The Podostemaceae are ecologically and morphologically unusual aquatic angiosperms that survive only in rivers with pristine hydrology and high water quality and are at a relatively high risk of extinction. The taxonomic status of Podostemaceae has always been controversial. Here, we report the first high-quality genome assembly for Cladopus chinensis of Podostemaceae, obtained by incorporating Hi-C, Illumina and PacBio sequencing. We generated an 827.92 Mb genome with a contig N50 of 1.42 Mb and 27,370 annotated protein-coding genes. The assembled genome size was close to the estimated size, and 659.42 Mb of the assembly was assigned to 29 superscaffolds (scaffold N50 21.22 Mb). A total of 59.20% repetitive sequences were identified, among which long terminal repeats (LTRs) were the most abundant class (28.97% of the genome). Genome evolution analysis suggested that the divergence time of Cladopus chinensis (106 Mya) was earlier than that of Malpighiales (82 Mya) and that this taxon diverged into an independent branch of Podestemales. A recent whole-genome duplication (WGD) event occurred 4.43 million years ago. Comparative genomic analysis revealed that the expansion and contraction of oxidative phosphorylation, photosynthesis and isoflavonoid metabolism genes in Cladopus chinensis are probably related to the genomic characteristics of this growing submerged species. Transcriptome analysis revealed that upregulated genes in the shoot group compared to the root group were enriched in the NAC gene family and transcription factors associated with shoot development and defense responses, including WUSCHEL (WUS), ASYMMETRIC LEAVES (ASL), SHOOT MERISTEMLESS (STM), NAC2, NAC8, NAC29, NAC47, NAC73, NAC83 and NAC102. These findings provide new insights into the genomic diversity of unusual aquatic angiosperms and serve as a valuable reference for the taxonomic status and unusual shoot apical meristem of Podostemaceae.

Highlights

Podostemaceae are freshwater hydrophytes whose center of diversity is the Neotropics
When we sought to investigate the environmental adaptation of C. chinensis, we found that a series of photosynthesis and energy metabolism-associated gene families exhibit significant expansion, including the NADPH oxidase (NDHF, NDHB1, GPSA), NADH dehydrogenase (NAD1, NDHD, NAD4L, NAD7, NDHG), chlorophyll a-b binding protein (LHCB) and cytochrome P450 (CYP86) families (Table S13)
To identify the potential key genes or transcription factors involved in shoot formation in C. chinensis, we identified 609 genes that were highly expressed in shoots (Table S22; Fig.
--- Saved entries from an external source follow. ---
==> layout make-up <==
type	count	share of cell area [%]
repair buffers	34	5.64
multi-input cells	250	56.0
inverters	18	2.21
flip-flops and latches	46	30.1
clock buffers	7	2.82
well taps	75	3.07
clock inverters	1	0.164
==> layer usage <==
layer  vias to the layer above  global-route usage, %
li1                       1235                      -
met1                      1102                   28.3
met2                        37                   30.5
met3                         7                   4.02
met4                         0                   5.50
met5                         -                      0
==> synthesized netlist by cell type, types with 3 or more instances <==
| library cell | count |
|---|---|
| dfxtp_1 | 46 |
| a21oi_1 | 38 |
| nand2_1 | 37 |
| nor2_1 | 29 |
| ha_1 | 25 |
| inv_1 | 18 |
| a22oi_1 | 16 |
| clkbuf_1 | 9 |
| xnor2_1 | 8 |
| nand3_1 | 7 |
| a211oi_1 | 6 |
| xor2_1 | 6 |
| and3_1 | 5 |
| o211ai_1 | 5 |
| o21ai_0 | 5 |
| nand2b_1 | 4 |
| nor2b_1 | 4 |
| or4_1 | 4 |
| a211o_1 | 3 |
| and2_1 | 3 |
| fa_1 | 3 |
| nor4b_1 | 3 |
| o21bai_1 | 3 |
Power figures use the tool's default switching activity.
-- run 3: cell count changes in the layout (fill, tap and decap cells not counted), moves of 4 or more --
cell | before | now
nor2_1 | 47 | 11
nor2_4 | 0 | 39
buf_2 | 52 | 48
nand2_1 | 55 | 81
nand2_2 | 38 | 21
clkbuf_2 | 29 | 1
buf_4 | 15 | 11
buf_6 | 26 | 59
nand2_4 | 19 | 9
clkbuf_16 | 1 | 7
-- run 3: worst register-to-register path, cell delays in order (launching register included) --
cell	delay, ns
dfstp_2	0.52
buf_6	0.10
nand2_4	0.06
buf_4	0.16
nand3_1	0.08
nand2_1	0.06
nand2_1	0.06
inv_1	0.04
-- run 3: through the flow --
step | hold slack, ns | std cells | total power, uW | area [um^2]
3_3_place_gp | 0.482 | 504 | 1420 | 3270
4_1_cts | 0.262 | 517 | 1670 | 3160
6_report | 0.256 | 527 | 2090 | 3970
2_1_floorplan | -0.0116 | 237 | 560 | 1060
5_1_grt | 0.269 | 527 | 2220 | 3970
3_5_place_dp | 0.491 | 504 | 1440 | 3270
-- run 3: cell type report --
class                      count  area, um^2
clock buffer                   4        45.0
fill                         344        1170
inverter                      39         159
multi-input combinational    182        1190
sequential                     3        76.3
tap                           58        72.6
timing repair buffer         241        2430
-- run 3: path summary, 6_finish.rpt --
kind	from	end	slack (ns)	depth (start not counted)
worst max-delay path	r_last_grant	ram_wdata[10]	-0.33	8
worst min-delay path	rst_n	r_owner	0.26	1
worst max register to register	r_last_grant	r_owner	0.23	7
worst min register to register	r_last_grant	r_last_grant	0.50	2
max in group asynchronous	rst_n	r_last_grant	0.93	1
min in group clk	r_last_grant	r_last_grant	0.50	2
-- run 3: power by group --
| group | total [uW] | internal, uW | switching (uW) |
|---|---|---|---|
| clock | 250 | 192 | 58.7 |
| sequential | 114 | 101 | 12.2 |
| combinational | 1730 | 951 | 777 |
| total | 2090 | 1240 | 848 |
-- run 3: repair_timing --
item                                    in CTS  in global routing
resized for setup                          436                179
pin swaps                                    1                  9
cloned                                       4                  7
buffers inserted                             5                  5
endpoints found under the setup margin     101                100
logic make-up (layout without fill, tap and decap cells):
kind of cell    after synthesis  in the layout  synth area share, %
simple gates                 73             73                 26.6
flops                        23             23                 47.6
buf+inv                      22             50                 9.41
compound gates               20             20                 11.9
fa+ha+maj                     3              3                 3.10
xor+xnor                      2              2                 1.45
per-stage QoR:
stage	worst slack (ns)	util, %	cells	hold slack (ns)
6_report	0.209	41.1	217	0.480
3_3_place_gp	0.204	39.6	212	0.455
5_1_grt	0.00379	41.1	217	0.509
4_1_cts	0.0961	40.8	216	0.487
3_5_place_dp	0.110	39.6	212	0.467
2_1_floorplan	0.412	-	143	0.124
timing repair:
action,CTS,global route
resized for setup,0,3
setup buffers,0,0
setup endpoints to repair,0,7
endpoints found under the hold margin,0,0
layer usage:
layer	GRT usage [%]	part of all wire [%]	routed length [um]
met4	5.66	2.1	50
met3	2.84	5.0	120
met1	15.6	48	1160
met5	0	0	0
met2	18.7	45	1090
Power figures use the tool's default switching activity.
$ cat config.mk
export PLATFORM = sky130hd
export DESIGN_NAME = response_matcher
export DESIGN_NICKNAME = d
export VERILOG_FILES = /design/src/rtl/response_matcher.sv
export SDC_FILE = /design/constraint.sdc
export NUM_CORES = 1
export LEC_CHECK = 0
export ABC_CLOCK_PERIOD_IN_PS = 11800
export CAP_MARGIN = 20
export CORE_ASPECT_RATIO = 1.2
export CORE_UTILIZATION = 30
export CTS_CLUSTER_DIAMETER = 50
export CTS_CLUSTER_SIZE = 14
export DETAILED_ROUTE_END_ITERATION = 10
export HOLD_SLACK_MARGIN = 0.05
export PLACE_DENSITY = 0.49
export SYNTH_ARGS = -nofsm -noshare
export SYNTH_HDL_FRONTEND = slang
export SYNTH_SLANG_ARGS = --single-unit
$ cat constraint.sdc
create_clock -name clk -period 11.8 [get_ports clk]
set_clock_uncertainty 0.05 [all_clocks]
set_input_delay 2.95 -clock clk [delete_from_list [all_inputs] [get_ports clk]]
set_output_delay 2.95 -clock clk [all_outputs]
set_load 0.02 [all_outputs]
===== config.mk =====
export PLATFORM = sky130hd
export DESIGN_NAME = vga_timing_engine
export DESIGN_NICKNAME = d
export VERILOG_FILES = /design/src/rtl/vga_timing_engine.sv
export SDC_FILE = /design/constraint.sdc
export NUM_CORES = 1
export LEC_CHECK = 0
export CAP_MARGIN = 20
export CORE_MARGIN = 2
export CORE_UTILIZATION = 47
export DETAILED_ROUTE_END_ITERATION = 8
export GPL_TIMING_DRIVEN = 0
export PLACE_DENSITY = 0.81
export RECOVER_POWER = 25
export SETUP_SLACK_MARGIN = 0.2
export SLEW_MARGIN = 20
export SYNTH_ARGS = -nofsm -noshare
export SYNTH_HDL_FRONTEND = slang
export SYNTH_SLANG_ARGS = --single-unit

===== constraint.sdc =====
create_clock -name clock -period 1.9 [get_ports clock]
set_input_delay 0.285 -clock clock [delete_from_list [all_inputs] [get_ports clock]]
set_output_delay 0.285 -clock clock [all_outputs]
set_load 0.005 [all_outputs]

===== src/rtl/vga_timing_engine.sv =====
// Parametrised VGA timing engine: divides clock to a pixel tick, scans
// horizontal/vertical counters, and realigns sync/blank with a pipelined
// pixel generator so colour, syncs and n_blank leave on the same tick.
module vga_timing_engine #(
  parameter int CLK_DIV  = 2,
  parameter int H_ACTIVE = 640,
  parameter int H_FP     = 16,
  parameter int H_SYNC   = 96,
  parameter int H_BP     = 48,
  parameter int V_ACTIVE = 480,
  parameter int V_FP     = 10,
  parameter int V_SYNC   = 2,
  parameter int V_BP     = 33,
  parameter bit HS_POL   = 1'b0,
  parameter bit VS_POL   = 1'b0,
  parameter int PIPE_LAT = 1,
  parameter int CW       = 8
) (
  input  logic            clock,
  input  logic            reset,
  input  logic            enable,
  input  logic [3*CW-1:0] rgb_in,
  output logic [9:0]      pixel_x,
  output logic [9:0]      pixel_y,
  output logic            pix_ce,
  output logic            frame_start,
  output logic            running,
  output logic [CW-1:0]   red,
  output logic [CW-1:0]   green,
  output logic [CW-1:0]   blue,
  output logic            vgaclock,
  output logic            hsync,
  output logic            vsync,
  output logic            n_blank
);
  // state   | meaning
  // S_IDLE  | counters parked at 0,0, syncs inactive, waiting for enable on a tick
  // S_RUN   | scanning frames back to back
  // S_DRAIN | enable dropped; finishing the current frame before parking

  localparam int H_TOTAL = H_ACTIVE + H_FP + H_SYNC + H_BP;
  localparam int V_TOTAL = V_ACTIVE + V_FP + V_SYNC + V_BP;
  localparam int DW      = $clog2(CLK_DIV);

  localparam logic [DW-1:0] DIV_LAST = DW'(CLK_DIV - 1);
  localparam logic [DW-1:0] DIV_HALF = DW'(CLK_DIV / 2);
  localparam logic [9:0]    H_LAST   = 10'(H_TOTAL - 1);
  localparam logic [9:0]    V_LAST   = 10'(V_TOTAL - 1);
  // 11-bit bounds so a 1024-wide total cannot alias to zero
  localparam logic [10:0]   H_ACT    = 11'(H_ACTIVE);
  localparam logic [10:0]   HS_BEG   = 11'(H_ACTIVE + H_FP);
  localparam logic [10:0]   HS_END   = 11'(H_ACTIVE + H_FP + H_SYNC);
  localparam logic [10:0]   V_ACT    = 11'(V_ACTIVE);
  localparam logic [10:0]   VS_BEG   = 11'(V_ACTIVE + V_FP);
  localparam logic [10:0]   VS_END   = 11'(V_ACTIVE + V_FP + V_SYNC);

  typedef enum logic [1:0] {S_IDLE, S_RUN, S_DRAIN} state_t;

  state_t        state, state_nxt;
  logic [DW-1:0] div_cnt, div_nxt;
  logic          frame_end;
  logic [10:0]   x_ext, y_ext;
  logic          act, hs, vs;
  logic [2:0]    raw_tv, dly_tv;

  assign div_nxt   = (div_cnt == DIV_LAST) ? '0 : div_cnt + DW'(1);
  assign pix_ce    = (div_cnt == DIV_LAST);
  assign frame_end = (pixel_x == H_LAST) && (pixel_y == V_LAST);

  // Free-running pixel divider; vgaclock is registered from the next count so
  // it tracks div_cnt >= CLK_DIV/2 without a combinational output.
  always_ff @(posedge clock or negedge reset) begin
    if (!reset) begin
      div_cnt  <= '0;
      vgaclock <= 1'b0;
    end else begin
      div_cnt  <= div_nxt;
      vgaclock <= (div_nxt >= DIV_HALF);
    end
  end

  // State register.
  always_ff @(posedge clock or negedge reset) begin
    if (!reset) state <= S_IDLE;
    else        state <= state_nxt;
  end

  // Next state plus the state-derived strobes.
  always_comb begin
    state_nxt   = state;
    running     = 1'b0;
    frame_start = 1'b0;
    case (state)
      S_IDLE: begin
        if (pix_ce && enable) state_nxt = S_RUN;
      end
      S_RUN: begin
        running     = 1'b1;
        frame_start = pix_ce && (pixel_x == 10'd0) && (pixel_y == 10'd0);
        if (!enable) state_nxt = S_DRAIN;
      end
      S_DRAIN: begin
        running = 1'b1;
        if (enable)                   state_nxt = S_RUN;
        else if (pix_ce && frame_end) state_nxt = S_IDLE;
      end
      default: state_nxt = S_IDLE;
    endcase
  end

  // Scan counters; parked at 0,0 while idle, the drain wrap lands there too.
  always_ff @(posedge clock or negedge reset) begin
    if (!reset) begin
      pixel_x <= '0;
      pixel_y <= '0;
    end else if (state == S_IDLE) begin
      pixel_x <= '0;
      pixel_y <= '0;
    end else if (pix_ce) begin
      if (pixel_x == H_LAST) begin
        pixel_x <= '0;
        pixel_y <= (pixel_y == V_LAST) ? 10'd0 : pixel_y + 10'd1;
      end else begin
        pixel_x <= pixel_x + 10'd1;
      end
    end
  end

  // Raw active/sync decode from the counters.
  always_comb begin
    x_ext  = {1'b0, pixel_x};
    y_ext  = {1'b0, pixel_y};
    act    = (state != S_IDLE) && (x_ext < H_ACT) && (y_ext < V_ACT);
    hs     = (state != S_IDLE) && (x_ext >= HS_BEG) && (x_ext < HS_END);
    vs     = (state != S_IDLE) && (y_ext >= VS_BEG) && (y_ext < VS_END);
    raw_tv = {act, hs, vs};
  end

  generate
    if (PIPE_LAT == 0) begin : g_nodly
      assign dly_tv = raw_tv;
    end else begin : g_dly
      logic [2:0] stage [PIPE_LAT];
      // Delay line matching the pixel generator latency.
      always_ff @(posedge clock or negedge reset) begin
        if (!reset) begin
          for (int i = 0; i < PIPE_LAT; i++) stage[i] <= 3'b000;
        end else if (pix_ce) begin
          stage[0] <= raw_tv;
          for (int i = 1; i < PIPE_LAT; i++) stage[i] <= stage[i-1];
        end
      end
      assign dly_tv = stage[PIPE_LAT-1];
    end
  endgenerate

  // Pin register: colour gated by the delayed active flag, syncs polarised.
  always_ff @(posedge clock or negedge reset) begin
    if (!reset) begin
      red     <= '0;
      green   <= '0;
      blue    <= '0;
      n_blank <= 1'b0;
      hsync   <= ~HS_POL;
      vsync   <= ~VS_POL;
    end else if (pix_ce) begin
      {red, green, blue} <= dly_tv[2] ? rgb_in : '0;
      n_blank <= dly_tv[2];
      hsync   <= dly_tv[1] ? HS_POL : ~HS_POL;
      vsync   <= dly_tv[0] ? VS_POL : ~VS_POL;
    end
  end

endmodule


==> results of run 1 <==
-- power breakdown --
group	switching (W)	internal [W]	total (W)
logic	0.00102	0.00123	0.00225
clock network	0.000361	0.000430	0.000791
registers	0.000146	0.00136	0.00151
-- logic make-up (layout without fill, tap and decap cells) --
family | Yosys count | after routing | synth area share (%)
multiplexers | 6 | 6 | 2.59
adder cells (fa/ha/maj) | 8 | 8 | 3.84
AO/OA/AOI/OAI | 59 | 60 | 13.4
AND/OR/NAND/NOR | 94 | 94 | 19.4
buffers and inverters | 47 | 165 | 7.44
XOR/XNOR | 7 | 7 | 2.35
flip-flops | 53 | 53 | 51.0
-- timing repair --
| item | 4_1_cts | 5_1_grt |
|---|---|---|
| setup endpoints to repair | 23 | 20 |
| cloned | 0 | 1 |
| endpoints found under the hold margin | 0 | 0 |
| gates resized for setup | 32 | 56 |
| setup buffers | 15 | 19 |
| pin swaps | 7 | 22 |
-- flip-flops by register name (all words and copies together) (netlist names) --
signal	count
state	2
hsync	1
n_blank	1
blue	8
pix_ce	1
pixel_x	10
dly_tv	3
vsync	1
red	8
pixel_y	10
green	8
-- per-layer routing --
metal,GRT usage (%),wire [um],up-vias
met5,0,0,-
met4,6.67,137,0
met3,4.48,570,14
met2,37.2,3690,137
met1,30.9,3300,1240
li1,-,-,1188
-- cell type report --
cell class	count	area share, %
Sequential cell	53	32.6
Multi-Input combinational cell	175	32.3
Timing Repair Buffer	111	25.3
Inverter	33	3.13
Tap cell	72	2.19
Clock buffer	7	2.10
Buffer	13	1.73
Clock inverter	1	0.730
-- path summary, 6_finish.rpt --
path / startpoint / endpoint / cells past startpoint
max in group asynchronous: reset / pixel_y[4] / 1
worst min register to register: dly_tv[1] / hsync / 1
worst min-delay path: reset / red[2] / 1
worst max register to register: pixel_x[6] / state[0] / 6
worst max-delay path: pixel_x[0] / frame_start / 7
min in group clock: dly_tv[1] / hsync / 1
-- critical path, delay by kind of cell (launching register included) --
kind | cells | cell delay [ns]
buffers and inverters | 2 | 0.24
DFF | 1 | 0.40
and+or+nand+nor | 4 | 0.99
adders and majority gates | 1 | 0.13
-- per-stage QoR --
step | hold slack [ns] | cell area [um^2] | cells | setup slack (ns)
2_1_floorplan | -0.0106 | 2620 | 274 | 0.139
3_3_place_gp | 0.402 | 3480 | 423 | -1.23
3_5_place_dp | 0.364 | 3480 | 423 | -0.563
4_1_cts | 0.0361 | 3790 | 445 | -0.521
5_1_grt | 0.371 | 4110 | 465 | -0.557
6_report | 0.270 | 4110 | 465 | -0.450
-- layout by cell type (no fill, tap or decap), types with 2 or more instances in the layout --
cell type / synthesis / final
a41o_4: 0 / 2
nor4_2: 0 / 3
dfrtp_1: 51 / 42
clkbuf_8: 1 / 7
nor2_4: 0 / 2
clkbuf_1: 9 / 7
and3_2: 3 / 2
inv_4: 0 / 2
buf_4: 1 / 28
o21ai_2: 0 / 2
clkbuf_2: 0 / 4
nor3_1: 4 / 3
xnor2_1: 2 / 2
nand2_2: 0 / 4
o21ai_1: 0 / 4
ha_1: 8 / 3
nand4_1: 6 / 6
dfstp_2: 2 / 2
o21ai_0: 41 / 35
a31oi_1: 2 / 2
buf_1: 2 / 2
ha_4: 0 / 4
clkdlybuf4s50_1: 0 / 72
mux2_4: 0 / 4
o31ai_2: 1 / 2
mux2_2: 6 / 2
inv_2: 0 / 3
buf_6: 0 / 8
nand2_1: 23 / 18
xor2_1: 5 / 5
inv_1: 32 / 27
a21oi_1: 3 / 2
nand3_1: 28 / 28
nor2_1: 14 / 13
dfrtp_2: 0 / 9
==> impl_results.md, run 1 <==
- Max incr delay on CP: roughly 0.47 ns
- Synthesized area: 2600 um^2
- Share of layout cells above drive strength 1: between 20% and 30%
- Largest net degree at the start of global routing: 54
- Setup violations, final: 3
- Status: finished with violations
- Starting Density: 47.9%
- Max cap viols: 0
- Number of synthesized flops with an enable pin: 0
- Net Count, Synth: 309
- Die Ht: 78.5 um
- Ys flop type: dfrtp_1
- LEAKAGE: approximately 1.8 nW
- Pre-Repair DR Iteration Count: 5
- Fin nets: 427
- Relative slew margins: a little under an eighth
- Crit-path max FO: 2
- Sink Count: 53
- Slowest cell on crit path: or4b_4
- Fin util: 75.6%
- Failing checks: negative setup slack
- DIE AREA: just over 6000 um^2
- # hold bufs at CTS: 0
- First-pass GRT wire length: 11,300 um
- Fin Setup TNS: -0.564 ns
- Critical path capture point type: output port
- RePlAce Congestion: 0.872
- PD cells: around 1100 nW/um^2
- GR Util All Layers: 22.8%
- Fmax: 426 MHz
- Post-synth cell types: 47
- Synth top area cells: dfrtp_1, o21ai_0, nand3_1
- Clock skew: 0.00391 ns
- Tcrit/Tclk final: 124%
- Worst-Skew Late Latency: 0.30 ns
- Worst R2R Setup Slack: -0.06 ns
- Startpoint Class: register
- Num CTS Buffers: 5
- Drt total wl: 7690 um
- Total Power: between 0.004 and 0.005 W
- DR WL/cell: 16.5 um
- Core area: 5440 um^2
- Vias in the first global route: around 2,400
- Layout area overhead: 57.9%
- Yosys reg bits: 53
- Final hold vios: 0
- Register area share after synthesis: 51.0%
- Most numerous cell in the Yosys netlist: dfrtp_1
- CP arrival: 2.06 ns
- Antenna violations before repair: 0
- # fillers: roughly 360
- Worst-case vdd ir drop: 0.650 mV
- Die width: 78.5 um
- Post-Syn Instances: 274
- Clock period minus worst slack: 2.35 ns
- Multi-input gate area: 1330 um^2
- IO Port Bufs: 77
- Detail Route Antenna Nets: 0
- DR vias: approximately 2,600
- RSZ-0062 raised after global routing: true
- Slew @ Worst Pin: 1.33 ns
- Root buffer cell: clkbuf_8
- Critical-path cell list: inv_2 > ha_4 > or4b_4 > nor4_4 > nand4_1 > nor4_2 > buf_2
- N_diodes: 0
- Final WS setup: -0.450 ns
- Detailed router's first-iteration violation count: approximately 150
- Synth area leader: dfrtp_1
- Worst Hold Class: input port to async pin
- Post-DP HPWL: 4460 um
- CTS tree: yes
- Critical Path RT: 1.62 ns
- Max clock buf depth: 2
- Vias per std cell: 5.55
- Congestion Overflow GR: 0
- # IOs: slightly below 80
- Clk slew on worst S/H paths: 0.09 ns
- Syn_area_per_cell: 9.51 um^2
- DRC Markers: 0
- Top-area cell type share of the netlist area: approximately 50%
- H-tree depth: 2
- Crit path kind: register to output port
- Final Slew Violations: 0
- Asr flop ratio synth: 100%
- Post-synth top cells: dfrtp_1, o21ai_0, inv_1
- Cell row count: 27
- YS warnings: 0
- Reg area: 1340 um^2
(Power assumes the default switching activity.)
==> run 2, diff against run 1 <==
--- a/config.mk
+++ b/config.mk
@@ -11,7 +11,6 @@
 export DETAILED_ROUTE_END_ITERATION = 8
 export GPL_TIMING_DRIVEN = 0
 export PLACE_DENSITY = 0.81
-export RECOVER_POWER = 25
 export SETUP_SLACK_MARGIN = 0.2
 export SLEW_MARGIN = 20
 export SYNTH_ARGS = -nofsm -noshare
==> impl_results.md, run 2 (synthesis gave the netlist of run 1 again) <==
- DIE AREA: 6150 um^2 (unchanged)
- Cell Area, Placed: 3480 um^2 (unchanged)
- Total Power: 0.00455 W (about the same)
- Cell row count: 27 (unchanged)
- Pre-Repair DR Iteration Count: 4 (-1)
- Worst-case vdd ir drop: 0.649 mV (-0.19%)
- DR vias: 2,569 (-0.39%)
- Detail Route Antenna Nets: 0 (unchanged)
- DR WL/cell: 16.5 um (about the same)
- Capturing point of the worst reg2reg path: state[0]
- Startpoint Class: register
- Die Ht: 78.5 um (unchanged)
- Status: finished with violations
- RSZ-0062 raised after global routing: true
- Max cap viols: 0 (unchanged)
- Most frequent cells in the layout: clkdlybuf4s50_1, dfrtp_1, o21ai_0
- Antenna violations before repair: 0 (unchanged)
- Detailed router's first-iteration violation count: 147 (unchanged)
- Crit path launch: pixel_x[0]
- Crit path kind: register to output port
- Tcrit/Tclk final: 124% (about the same)
- Dpl ws: -0.563 ns (unchanged)
- Worst-Skew Late Latency: 0.30 ns (about the same)
- N_diodes: 0 (unchanged)
- RePlAce Congestion: 0.872 (unchanged)
- Fin Setup TNS: -0.579 ns (-0.0158 ns)
- Relative slew margins: 55.1% (+44 points)
- Drt total wl: 7690 um (about the same)
- Clock period minus worst slack: 2.35 ns (+0.00216 ns)
- IO Port Bufs: 77 (unchanged)
- First-pass GRT wire length: 11,300 um (unchanged)
- Die width: 78.5 um (unchanged)
- Post-DP HPWL: 4460 um (unchanged)
- Clock skew: 0.00460 ns (+0.000687 ns)
- Fin area: 4120 um^2 (about the same)
- Final Slew Violations: 0 (unchanged)
- GR Util All Layers: 22.8% (unchanged)
- Starting Density: 47.9% (unchanged)
- Worst R2R Setup Slack: -0.06 ns (about the same)
- Setup violations, final: 4 (+1)
- Num CTS Buffers: 5 (unchanged)
- DRC Markers: 0 (unchanged)
- Core area: 5440 um^2 (unchanged)
- Vias in the first global route: 2,421 (unchanged)
- PD cells: 1110 nW/um^2 (about the same)
- Critical Path RT: 1.62 ns (about the same)
- Layout area overhead: 58.0% (about the same)
- # IOs: 78 (unchanged)
- Vias per std cell: 5.52 (-0.39%)
- Reg2reg path depth: 6 (unchanged)
- Share of layout cells above drive strength 1: 28.0% (unchanged)
- Fin nets: 427 (unchanged)
- CTS tree: yes
- Root buffer cell: clkbuf_8
- LEAKAGE: 1.76 nW (about the same)
- Crit-path max FO: 2 (unchanged)
- Fmax: 425 MHz (about the same)
- Worst Hold Class: input port to async pin
- Largest net degree at the start of global routing: 54 (unchanged)
- Sink Count: 53 (unchanged)
- Worst setup path end: frame_start
- Clk slew on worst S/H paths: 0.09 ns (about the same)
- Critical-path cell list: inv_2 > ha_4 > or4b_4 > nor4_4 > nand4_1 > nor4_2 > buf_2
- Hold slack: 0.0178 ns (-0.252 ns)
- CP arrival: 2.07 ns (about the same)
- Failing checks: negative setup slack
- Slowest cell on crit path: or4b_4
- Most common cell after layout, fill and taps aside: clkdlybuf4s50_1
- Congestion Overflow GR: 0 (unchanged)
- Max incr delay on CP: 0.48 ns (about the same)
- H-tree depth: 2 (unchanged)
- Max clock buf depth: 2 (unchanged)
- Biggest regs: pixel_x x10, pixel_y x10
- Final hold vios: 0 (unchanged)
- Reg2reg start: pixel_x[6]
- Final WS setup: -0.452 ns (-0.00216 ns)
- Slew @ Worst Pin: 0.674 ns (-0.656 ns)
- Critical path capture point type: output port
[run 2: cell count changes in the layout (fill, tap and decap cells not counted)]
cell / previous run / this run
buf_4: 28 / 29
clkbuf_2: 4 / 3
[run 2: final cells by class]
cell class | instances | area (um^2)
fill | 357 | 1320
timing repair buffer | 111 | 1040
multi-input combinational | 175 | 1330
buffer | 13 | 71.3
clock inverter | 1 | 30.0
clock buffer | 7 | 86.3
tap | 72 | 90.1
inverter | 33 | 129
sequential | 53 | 1340
[run 2: how the worst min path moves through the flow]
| stage | end | from | depth (start not counted) | slack (ns) |
|---|---|---|---|---|
| CTS | pixel_x[2] | reset | 1 | 0.04 |
| global placement | vsync | dly_tv[0] | 1 | 0.40 |
| detailed placement | green[4] | reset | 1 | 0.36 |
| finish | red[2] | reset | 1 | 0.02 |
| floorplan | blue[0] | reset | 0 | -0.01 |
| global route | green[4] | reset | 1 | 0.06 |
[run 2: through the flow]
step	std cells	util [%]
floorplan	274	-
global placement	423	64.0
global route	465	75.7
detailed placement	423	63.9
finish	465	75.7
CTS	445	69.7
[run 2: power by group]
part | total (W) | switching (W) | internal [W] | leakage (nW)
clock network | 0.000790 | 0.000360 | 0.000430 | 0.0585
logic | 0.00226 | 0.00102 | 0.00123 | 1.03
registers | 0.00151 | 0.000145 | 0.00136 | 0.672
total | 0.00455 | 0.00153 | 0.00303 | 1.76
[run 2: what timing repair did]
item                                    4_1_cts  5_1_grt
cloned                                        0        1
buffers inserted                             15       19
gates resized for setup                      32       56
hold buffers                                  0        0
pin swaps                                     7       22
endpoints found under the setup margin       23       20
hold endpoints to repair                      0        0
[run 2: layer usage]
layer  vias up  track usage, %  wire (um)
li1       1187               -          -
met1      1236            30.9       3350
met2       130            37.2       3650
met3        16            4.48        546
met4         0            6.67        146
met5         -               0          0
[run 2: worst max-delay path, delay by kind of cell, from the launching register on]
kind	cells	cell delay [ns]
buf+inv	2	0.24
flops	1	0.40
fa+ha+maj	1	0.13
simple gates	4	1.01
S10), and these highly expressed genes were significantly enriched in the metabolic process, stimulus response, developmental process, environmental adaptation, signal transduction, energy metabolism, carbohydrate metabolism and secondary metabolite synthesis were identified according to Kyoto Encyclopedia of Genes and Genomes (KEGG) and Gene Ontology (GO) enrichment analyses

Summary

Introduction

Podostemaceae are freshwater hydrophytes whose center of diversity is the Neotropics. The Amazon is the richest region of Podostemaceae occurrence[2]. These plants require rivers with pristine hydrology and good water quality, which are very important characteristics for their productivity and for maintaining the associated fauna, and their destruction can lead to ecological and economic losses as well as the loss of cultural and hedonic value[3,4]. Angiosperms normally exhibit a common system of gravitropism (the growth movement of organs in response to gravity). The roots grow downward into the soil, and the shoots upward in this gravitropism system. The plant meristems, including the root apical meristem (RAM) and shoot apical meristem (SAM), are unique structures of undifferentiated pluripotent stem cells[7]. Podostemaceae, Streptocarpus and Lemnaceae exhibit unusual modifications of the SAM that may reflect adaptation to new habitats and can subsequently diversify in the evolution of plants[8]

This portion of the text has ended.